Windows does not allow user processes to perform system calls. Instead, we have to call kernel functions that provide similar functionality. The ExitProcess kernel function provides the same functionality as the exit system call on Linux and macOS. However, making a function call is more complex than making a system call. We have to declare external functions for the linker, and ensure we link with the library that includes that function.

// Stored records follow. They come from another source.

What follows belongs to an exercise in optimizing a design on an open flow for small area; a production flow would make more cautious choices.
Function was checked by simulation only, so behaviour that the tests miss may differ from the original.
Power is estimated from default activity; no workload was simulated.

==> flow/design.v <==
module IPF ( clk, reset, in_en, din, ipf_type, ipf_band_pos, ipf_wo_class, ipf_offset, lcu_x, lcu_y, lcu_size, busy, out_en, dout, dout_addr, finish);
    input   clk;
    input   reset;
    input   in_en;
    input   [7:0]  din;
    input   [1:0]  ipf_type;
    input   [4:0]  ipf_band_pos;
    input          ipf_wo_class;
    input   [15:0] ipf_offset;
    input   [2:0]  lcu_x;
    input   [2:0]  lcu_y;
    input   [1:0]  lcu_size;
    output busy;
    output finish;
    output out_en;
    output [7:0] dout;
    output [13:0] dout_addr;
    reg [1:0] size;
    always @(posedge clk) size <= lcu_size;
    wire s16 = (size == 2'd0);
    wire s32 = (size == 2'd1);
    reg [6:0] ox, oy;
    reg started, fin;
    wire [6:0] mask = s16 ? 7'h0f : s32 ? 7'h1f : 7'h3f;
    wire col_end  = &(ox | ~mask);
    wire col_zero = ~(|(ox & mask));
    wire row_end  = &(oy | ~mask);
    wire row_pen  = &(oy | ~mask | 7'd1) & ~oy[0];
    wire row_zero = ~(|(oy & mask));
    wire n_col_zero = col_end;
    wire n_col_one  = col_zero;
    wire n_row_end  = col_end ? row_pen : row_end;
    wire n_row_zero = col_end ? row_end : row_zero;
    wire new_lcu = started & row_end & col_end;
    wire [6:0] lx = s16 ? {lcu_x, 4'd0} : s32 ? {lcu_x[1:0], 5'd0} : {lcu_x[0], 6'd0};
    wire [6:0] ly = s16 ? {lcu_y, 4'd0} : s32 ? {lcu_y[1:0], 5'd0} : {lcu_y[0], 6'd0};
    wire [6:0] ox_inc = ox + 7'd1;
    wire [6:0] oy_inc = oy + 7'd1;
    always @(posedge clk or posedge reset) begin
        if (reset) begin
            ox <= 7'd0;
            oy <= 7'h7f;
            started <= 1'b0;
            fin <= 1'b0;
        end
        else begin
            started <= started | in_en;
            if (started) ox <= (ox_inc & mask) | ((new_lcu ? lx : ox) & ~mask);
            if (started & col_end) oy <= (oy_inc & mask) | ((new_lcu ? ly : oy) & ~mask);
            if (~in_en & started & row_end & col_end) fin <= 1'b1;
        end
    end
    assign finish = fin;
    assign busy = fin;
    assign out_en = 1'b1;
    assign dout_addr = {oy, ox};
    wire [4:0] band = din[7:3];
    wire [4:0] bd = band - ipf_band_pos;
    wire prot = (bd == 5'd0) | (bd == 5'd31) | ((bd == 5'd1) & ~(&ipf_band_pos));
    reg [3:0] boff;
    always @(*) begin
        case (band[1:0])
            2'd0: boff = ipf_offset[15:12];
            2'd1: boff = ipf_offset[11:8];
            2'd2: boff = ipf_offset[7:4];
            default: boff = ipf_offset[3:0];
        endcase
    end
    wire [8:0] bsum = {1'b0, din} + {1'b0, {4{boff[3]}}, boff};
    wire [7:0] bsat = (bsum[8] ^ boff[3]) ? {8{~boff[3]}} : bsum[7:0];
    wire [7:0] bout = ((ipf_type == 2'd1) & ~prot) ? bsat : din;
    reg [7:0] r0, r1;                  
    reg [7:0] la [1:63];               
    reg [7:0] lb [1:64];               
    wire [7:0] c = s16 ? la[15] : s32 ? la[31] : la[63];    
    wire [7:0] a = s16 ? lb[16] : s32 ? lb[32] : lb[64];    
    wire [7:0] ea = ipf_wo_class ? a : r1;
    wire [7:0] ec = ipf_wo_class ? c : r0;
    wire [7:0] eb = din;
    function carry8;
        input [7:0] x, y;
        input cin;
        integer k;
        begin
            carry8 = cin;
            for (k = 0; k < 8; k = k + 1)
                carry8 = (x[k] & y[k]) | (carry8 & (x[k] | y[k]));
        end
    endfunction
    wire [8:0] esum = ea + eb;
    wire [7:0] em = esum[8:1];
    wire c_lt_m = carry8(em, ~ec, 1'b0);      
    wire c_gt_m = carry8(ec, ~em, 1'b0);      
    wire ua = carry8(ea, ~ec, c_gt_m);
    wire ub = carry8(eb, ~ec, c_gt_m);
    reg [3:0] eoff;
    always @(*) begin
        if (c_lt_m & ua & ub)        eoff = ipf_offset[15:12];
        else if (c_gt_m & ~ua & ~ub) eoff = ipf_offset[3:0];
        else if (c_lt_m)             eoff = ipf_offset[11:8];
        else if (c_gt_m)             eoff = ipf_offset[7:4];
        else                         eoff = 4'd0;
    end
    wire [7:0] eout = ec + {{4{eoff[3]}}, eoff};
    wire eo = (ipf_type == 2'd2);
    wire h_act = eo & ~ipf_wo_class & ~n_col_zero & ~n_col_one;
    wire v_act = eo & ipf_wo_class & ~n_row_end & ~n_row_zero;
    reg [7:0] dout_r;
    assign dout = dout_r;
    integer i;
    always @(posedge clk) begin
        dout_r <= v_act ? eout : c;
        r0 <= bout;
        r1 <= r0;
        la[1] <= h_act ? eout : r0;
        for (i = 2; i <= 63; i = i + 1) la[i] <= la[i-1];
        lb[1] <= c;
        for (i = 2; i <= 64; i = i + 1) lb[i] <= lb[i-1];
    end
endmodule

global Start   ; GoLink expects "Start"
  extern ExitProcess ; Declare that ExitProcess is an external symbol to be resolved by the linker.

section .text

Start:
  mov r8, 5

fact:
  mov r9, 1

fact_acc:
  cmp r8, 0
  je fact_done
  imul r9, r8
  dec r8
  jmp fact_acc

fact_done:
exit:
  mov rcx, r8                   ; Windows 64-bit calling convention uses rcx as first argument
  call ExitProcess              ; Windows doesn't expose system calls to user processes; call ExitProcess function to exit.
> nasm -f win64 -o exit-fact-x64-windows.o exit-fact-x64-windows.s
> golink /entry Start /fo exit-fact-x64-windows.exe exit-fact-x64-windows.o kernel32.dll
> ./exit-fact-x64-windows.exe
> echo $?
> 120

Windows also doesn’t ship with a linker. GoLink is a small, freely available linker. After downloading nasm and GoLink, you can compile using nasm -f win64 exit-fact-x64-windows.s -o exit-fact-x64-windows.o and link using golink /entry Start /fo exit-fact-x64-windows.exe exit-fact-x64-windows.o kernel32.dll.

1.1.4 Conclusion

You should now have an understanding of the first target language we will use, x64. We looked at its syntax, its behaviour, and the existing toolchain to compile and execute it (an operating system, nasm and a linker such as ld, and an x86-64 CPU). We by no means saw a complete description of everything that language offers us, but it is enough that we can start designing a source language that abstracts aways some of the annoying aspects of the language, and a compiler to write programs in x64 for us.